Daß nun ausgerechnet Anlagespezialisten - die verhaßten Yuppies des späten 20. Jahrhunderts, perfektes und perverses Endprodukt der protestantischen Arbeitsethik - zu Märtyrern für die „zivilisatorischen Werte“ geworden sind, wäre ironisch, wenn es Zufall wäre. Die letzten Worte der Todgeweihten sind dank moderner Technologie, dank E-Mail, Mobilfunk und Anrufbeantworter überliefert. Eine tragische Poesie umflort die Namen der Finanzhäuser - Cantor Fitzgerald, Condor Nasté, Morgan Stanley, Merrill Lynch -, wie sie sonst das Gedenken an verlorene Schlachten und gefallene Helden veredelt.

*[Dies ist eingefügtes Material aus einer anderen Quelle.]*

Source: an optimization exercise on an open RTL-to-GDS flow (aim: small area and a short achievable clock period). Production flows keep margins and buffers that such runs may drop. The RTL was checked by simulation tests, not by an equivalence proof against the original design. The flow treats the clock pin as an ideal source. Dropping or thinning the clock tree relies on that and would not hold on a real chip. No activity file was given, so power comes from the tool's default toggle rates.

## the reference run
==> flow/design.v <==
module Binary_mul_16_1_uni (P, A, B, clk, rst_n, en);
    input unsigned [15:0] A;
    input unsigned [15:0] B;
    input clk, rst_n, en;
    output reg unsigned [31:0] P;
    reg  [2:0]  c;       
    reg         last;    
    reg  [15:0] ar;      
    reg  [1:0]  bd;      
    reg  [15:0] h;       
    wire [2:0]  cn = c + 3'd1;
    wire [16:0] pp0 = {1'b0, ar & {16{bd[0]}}};
    wire [16:0] pp1 = {ar & {16{bd[1]}}, 1'b0};
    wire [16:0] hx  = {1'b0, h};
    wire [16:0] s   = hx ^ pp0 ^ pp1;
    wire [16:0] cy  = (hx & pp0) | (hx & pp1) | (pp0 & pp1);
    wire [17:0] x = {1'b0, s};
    wire [17:0] y = {cy, 1'b0};
    wire [17:0] g0 = x & y, p0 = x ^ y;
    wire [17:0] g1 = g0 | (p0 & {g0[16:0], 1'b0}),  q1 = p0 & {p0[16:0], 1'b0};
    wire [17:0] g2 = g1 | (q1 & {g1[15:0], 2'b0}),  q2 = q1 & {q1[15:0], 2'b0};
    wire [17:0] g3 = g2 | (q2 & {g2[13:0], 4'b0}),  q3 = q2 & {q2[13:0], 4'b0};
    wire [17:0] g4 = g3 | (q3 & {g3[9:0], 8'b0}),   q4 = q3 & {q3[9:0], 8'b0};
    wire [17:0] g5 = g4 | (q4 & {g4[1:0], 16'b0});
    wire [17:0] t  = p0 ^ {g5[16:0], 1'b0};
    always @(posedge clk or negedge rst_n) begin
        if (!rst_n) begin
            c    <= 3'd0;
            last <= 1'b0;
        end else begin
            c    <= cn;
            last <= (cn == 3'd7);
        end
    end
    always @(posedge clk) begin
        ar <= A;
        bd <= B[2*cn +: 2];
        h  <= last ? 16'd0 : t[17:2];
        P[2*c +: 2] <= t[1:0];
        if (last)
            P[31:16] <= t[17:2];
    end
endmodule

„Quo vadis, Spaßgesellschaft?“-Propheten haben momentan nicht nur in der konservativen Presse Konjunktur, deren Unkereien einer schadenfrohen Gehässigkeit nicht entbehren - Kassandras, die endlich Gehör finden. Die Abkehr von der Vergötterung des Geldes ist überfällig. Muß aber eine Rückbesinnung auf weniger inflationäre Werte zwingend bedeuten, uns wieder mit Haut und Haaren der Religion zu verschreiben? Wer konsequent religiös motiviert handelt, handelt jenseitig motiviert. Ihm kann es nicht darum gehen, die Welt zu flicken, sondern seine eigene Seele in Sicherheit zu bringen. „Mit Gott“ zu handeln heißt (auch), mit Gott einen Handel zu tätigen. Franz Alt hat in der letzten Ausgabe der JUNGEN FREIHEIT darauf hingewiesen, daß es auch in god’s own country, den USA, nicht an heiligen Kriegern mangelt, die sich einer mörderischen „Kreuzzug“-Rhetorik bedienen. Das mittelalterliche Christentum, der Puritanismus der neuenglischen Gründerzeit waren kaum minder freudlose, fanatische, weltverneinende, intolerante Glaubenslehren als der heutige Islam.

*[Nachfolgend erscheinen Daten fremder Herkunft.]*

Background: an optimization exercise with open tools, aiming at small area, a short achievable clock period and few clock cycles. Do not read the settings as production practice. No run shown here included a check of the RTL's function; only the layout flow was run. Power figures rest on the tool's default switching activity, not on a simulated workload.

==> flow/design.v (outline; a module is shown in full before it is edited, if it fits) <==
// module MatrixMultUnit: 230 lines
// module mmu_mac: 2266 lines
// module mmu_fa: 4 lines
// module mmu_han: 4 lines
module MatrixMultUnit(
  input  wire reset_n,
  input  wire clk,
  input  wire dut_valid,
  output wire dut_ready,
  output wire        dut__tb__sram_input_write_enable,
  output wire [15:0] dut__tb__sram_input_write_address,
  output wire [31:0] dut__tb__sram_input_write_data,
  output wire [15:0] dut__tb__sram_input_read_address,
  input  wire [31:0] tb__dut__sram_input_read_data,
  output wire        dut__tb__sram_weight_write_enable,
  output wire [15:0] dut__tb__sram_weight_write_address,
  output wire [31:0] dut__tb__sram_weight_write_data,
  output wire [15:0] dut__tb__sram_weight_read_address,
  input  wire [31:0] tb__dut__sram_weight_read_data,
  output wire        dut__tb__sram_result_write_enable,
  output wire [15:0] dut__tb__sram_result_write_address,
  output wire [31:0] dut__tb__sram_result_write_data,
  output wire [15:0] dut__tb__sram_result_read_address,
  input  wire [31:0] tb__dut__sram_result_read_data,
  output wire        dut__tb__sram_scratchpad_write_enable,
  output wire [15:0] dut__tb__sram_scratchpad_write_address,
  output wire [31:0] dut__tb__sram_scratchpad_write_data,
  output wire [15:0] dut__tb__sram_scratchpad_read_address,
  input  wire [31:0] tb__dut__sram_scratchpad_read_data
);
  // ...
==> flow/flow/run.sh <==
#!/bin/bash
# The standard layout, with timing repair aiming at 7.0 ns of setup slack.
set -euo pipefail
bash standard.sh SETUP_SLACK_MARGIN=7.0 finish > standard_flow.log 2>&1
==> flow/standard.sh <==
#!/bin/bash
# synth_recipe.tcl (not shown) runs the flow's synth.tcl, then flattens the netlist and writes it again
# the make line also repeats each setting of config.mk as NAME=value (left out here)
make -C /OpenROAD-flow-scripts/flow DESIGN_CONFIG=/design/flow/config.mk WORK_HOME=/design/flow/orfs CLKGATE_MAP_FILE= SYNTH_SCRIPT=/design/flow/synth_recipe.tcl "${@:-finish}"
==> flow/config.mk <==
export PLATFORM = sky130hd
export DESIGN_NAME = MatrixMultUnit
export DESIGN_NICKNAME = MatrixMultUnit
export VERILOG_FILES = /design/flow/design.v
export SDC_FILE = /design/flow/constraint.sdc
export NUM_CORES = 4
export LEC_CHECK = 0
export ABC_CLOCK_PERIOD_IN_PS = 3000
export CAP_MARGIN = 20
export CORE_MARGIN = 2
export CORE_UTILIZATION = 40
export SLEW_MARGIN = 20
export SYNTH_HIERARCHICAL = 1
==> flow/constraint.sdc <==
create_clock -name core_clock -period 10.0 [get_ports {clk}]
set_input_delay 2.0000 -clock core_clock [delete_from_list [all_inputs] [get_ports {clk}]]
set_output_delay 2.0000 -clock core_clock [all_outputs]
set_load 0.01 [all_outputs]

Die Maßlosigkeit der terroristischen Gewalt maßlos zu beantworten ist ein Zeichen von Schwäche, nicht von Stärke, weil eine solche Reaktion die Bedingungen der Terroristen akzeptiert. Ebenso schwach, ja erpreßbar wäre es, den moralischen Forderungen nachzugeben, die die „Gotteskrieger“ an den „gottlosen“ Westen stellen. Auch damit begäben wir uns auf das Niveau der Weltverneiner, auch dann hätten sie gewonnen. Die ersten Bilderverbote wurden schon erteilt: Kinofilme abgesetzt, CDs eingezogen, auf deren Cover die Skyline von Manhattan brennt. Denkverbote hängen allseits - links, rechts, mittenmang - unausgesprochen in der Luft, immerhin dies eine Errungenschaft demokratischer Meinungsfreiheit: Im Pluralismus der Konsense schmiedet jedes Grüppchen seine eigenen Tabus. Allerdings hat Innenminister Otto Schily bereits gedroht, jetzt sei „keine Zeit für philosophische Haarspaltereien“.

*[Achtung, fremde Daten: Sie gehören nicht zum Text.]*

What follows belongs to an exercise in optimizing a design on an open flow for small area; a production flow would make more cautious choices.
Where RTL was checked, it was by simulation tests only, not by an equivalence proof against the original.
No activity file was given, so power comes from the tool's default toggle rates. No driver is modelled on the clock port, so clocking that relies on it looks cheaper here than on a real chip.

## before
==> module router_top, before the edit <==
module router_top(clock,resetn,read_enb_0,read_enb_1,read_enb_2,data_in,pkt_valid,
       data_out_0,data_out_1,data_out_2,valid_out_0,valid_out_1,valid_out_2,err,busy);
input clock,resetn,read_enb_0,read_enb_1,read_enb_2,pkt_valid;
input wire [7:0]data_in;
output valid_out_0,valid_out_1,valid_out_2,err,busy;
output wire [7:0]data_out_0,data_out_1,data_out_2;
localparam DA  = 3'b000,  
           LFD = 3'b001,  
           LD  = 3'b010,  
           FFS = 3'b011,  
           LAF = 3'b100,  
           LP  = 3'b101,  
           CPE = 3'b110,  
           WTE = 3'b111;  
reg [2:0] st, nst;
wire s_da  = st == DA;
wire s_lfd = st == LFD;
wire s_ld  = st == LD;
wire s_laf = st == LAF;
wire [2:0] empty, full;
assign valid_out_0 = ~empty[0];
assign valid_out_1 = ~empty[1];
assign valid_out_2 = ~empty[2];
wire c0 = ~empty[0] & ~read_enb_0;
wire c1 = ~empty[1] & ~read_enb_1;
wire c2 = ~empty[2] & ~read_enb_2;
reg [4:0] t0, t1, t2;
wire sr0 = t0 == 5'd16;
wire sr1 = t1 == 5'd16;
wire sr2 = t2 == 5'd16;
function fb;
  input [4:0] t;
  case (t)
    5'd0, 5'd1, 5'd2, 5'd4, 5'd6, 5'd8, 5'd9, 5'd10, 5'd12, 5'd14, 5'd16, 5'd19, 5'd21, 5'd23, 5'd27, 5'd29, 5'd31: fb = 1'b1;
    default: fb = 1'b0;
  endcase
endfunction
always @(posedge clock) begin
  t0 <= (~resetn | ~c0) ? 5'd0 : {t0[3:0], fb(t0)};
  t1 <= (~resetn | ~c1) ? 5'd0 : {t1[3:0], fb(t1)};
  t2 <= (~resetn | ~c2) ? 5'd0 : {t2[3:0], fb(t2)};
end
reg [1:0] dst;       
reg lpv, pd;         
wire ffull = (dst == 2'd0) ? full[0] : (dst == 2'd1) ? full[1] : (dst == 2'd2) ? full[2] : 1'b0;
wire [1:0] a = data_in[1:0];
wire a_empty = (a == 2'd0) ? empty[0] : (a == 2'd1) ? empty[1] : (a == 2'd2) ? empty[2] : 1'b0;
always @(*) begin
  case (st)
    DA:  nst = (pkt_valid && a != 2'd3) ? (a_empty ? LFD : WTE) : DA;
    WTE: nst = a_empty ? LFD : (a == 2'd3) ? DA : WTE;
    LFD: nst = LD;
    LD:  nst = ffull ? FFS : (~pkt_valid ? LP : LD);
    FFS: nst = ffull ? FFS : LAF;
    LAF: nst = pd ? DA : (lpv ? LP : LD);
    LP:  nst = CPE;
    default: nst = ffull ? FFS : DA;  
  endcase
end
always @(posedge clock) begin
  if (~resetn)
    st <= DA;
  else if ((sr0 && a == 2'd0) || (sr1 && a == 2'd1) || (sr2 && a == 2'd2))
    st <= DA;
  else
    st <= nst;
end
assign busy = ~(s_da | s_ld);
wire wr_state = s_ld | s_laf | (st == LP);
reg [7:0] dreg;      
reg [7:0] hold;      
reg [7:0] par;       
reg e;
assign err = e;
always @(posedge clock) begin
  if (~resetn)
    hold <= 0;
  else if (s_ld & ffull)
    hold <= data_in;
end
wire [7:0] dmux = s_laf ? hold : data_in;
always @(posedge clock)
  if ((s_da & pkt_valid) | (s_ld & ~ffull) | s_laf)
    dreg <= dmux;
wire pen = (s_da & pkt_valid) | (s_ld & ~ffull) | (s_laf & (~lpv | ~pd));
always @(posedge clock)
  par <= (par & {8{~s_da}}) ^ (dmux & {8{pen}});
always @(posedge clock) begin
  if (~resetn | s_da)
    pd <= 0;
  else if ((s_ld & ~pkt_valid & ~ffull) | (s_laf & lpv))
    pd <= 1;
end
always @(posedge clock) begin
  if (~resetn | (st == CPE))
    lpv <= 0;
  else if (s_ld & ~pkt_valid)
    lpv <= 1;
end
always @(posedge clock) begin
  if (~resetn)
    e <= 0;
  else if (pd)
    e <= |par;
end
always @(posedge clock)
  if (s_da)
    dst <= a;
reg hf;
wire srd = (dst == 2'd0) ? sr0 : (dst == 2'd1) ? sr1 : (dst == 2'd2) ? sr2 : 1'b0;
always @(posedge clock)
  hf <= s_lfd & ~srd;
wire [2:0] we;
assign we[0] = wr_state & (dst == 2'd0);
assign we[1] = wr_state & (dst == 2'd1);
assign we[2] = wr_state & (dst == 2'd2);
wire [2:0] re = {read_enb_2, read_enb_1, read_enb_0};
wire [2:0] srv = {sr2, sr1, sr0};
wire [7:0] dout [0:2];
assign data_out_0 = dout[0];
assign data_out_1 = dout[1];
assign data_out_2 = dout[2];
genvar n, k;
generate for (n = 0; n < 3; n = n + 1) begin : fifo
  reg [8:0] m [0:15];
  reg [4:0] cnt;       
  reg z;               
  reg [5:0] g;         
  reg [7:0] q_out;
  integer i;
  wire clr = ~resetn | srv[n];
  assign empty[n] = cnt == 5'd0;
  assign full[n] = cnt[4];
  wire w = we[n] & ~full[n];
  wire r = re[n] & ~empty[n];
  wire [15:0] sel;
  for (k = 0; k < 16; k = k + 1) begin : dec
    assign sel[k] = cnt[3:0] == ((k + 1) % 16);
  end
  reg [8:0] q;
  always @(*) begin
    q = 0;
    for (i = 0; i < 16; i = i + 1)
      q = q | (m[i] & {9{sel[i]}});
  end
  always @(posedge clock)
    if (w) begin
      m[0] <= {hf, dreg};
      for (i = 1; i < 16; i = i + 1)
        m[i] <= m[i-1];
    end
  always @(posedge clock) begin
    if (clr)
      cnt <= 0;
    else
      cnt <= cnt + w - r;
  end
  always @(posedge clock) begin
    if (clr)
      z <= 1'b1;
    else if (r) begin
      if (q[8])
        z <= 1'b0;
      else if (g == 0)
        z <= 1'b1;
    end
  end
  always @(posedge clock)
    if (r) begin
      if (q[8])
        g <= q[7:2];
      else
        g <= g - 1'b1;
    end
  always @(posedge clock) begin
    if (clr)
      q_out <= 0;
    else if (r)
      q_out <= q[7:0];
    else if (z)
      q_out <= 0;
  end
  assign dout[n] = q_out;
end endgenerate
endmodule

„Wenn man nun Krieg führt“, so sagte Peter Scholl-Latour der JUNGEN FREIHEIT beifällig im Interview, „dann kann man hier keine Love Parade mehr veranstalten.“ Falsch, denn den Verantwortlichen gelänge es sicherlich unschwer, die Love Parade in eine Pepsi-gesponserte Solidaritätskundgebung umzufunktionieren - womit sich auch ihr Status als Demonstration endlich rechtfertigen ließe. Doch so frivol, so zynisch muß man gar nicht denken. Wie kann man den Tod, den schnellen Feuertod oder das langsame Abtöten aller menschlichen Regungen, das die Hingabe an Götzen wie an Götter verlangt, anders entmachten, als - im vollen Bewußtsein der Sterblichkeit - das Leben zu feiern? Sonst wird tatsächlich überall Afghanistan.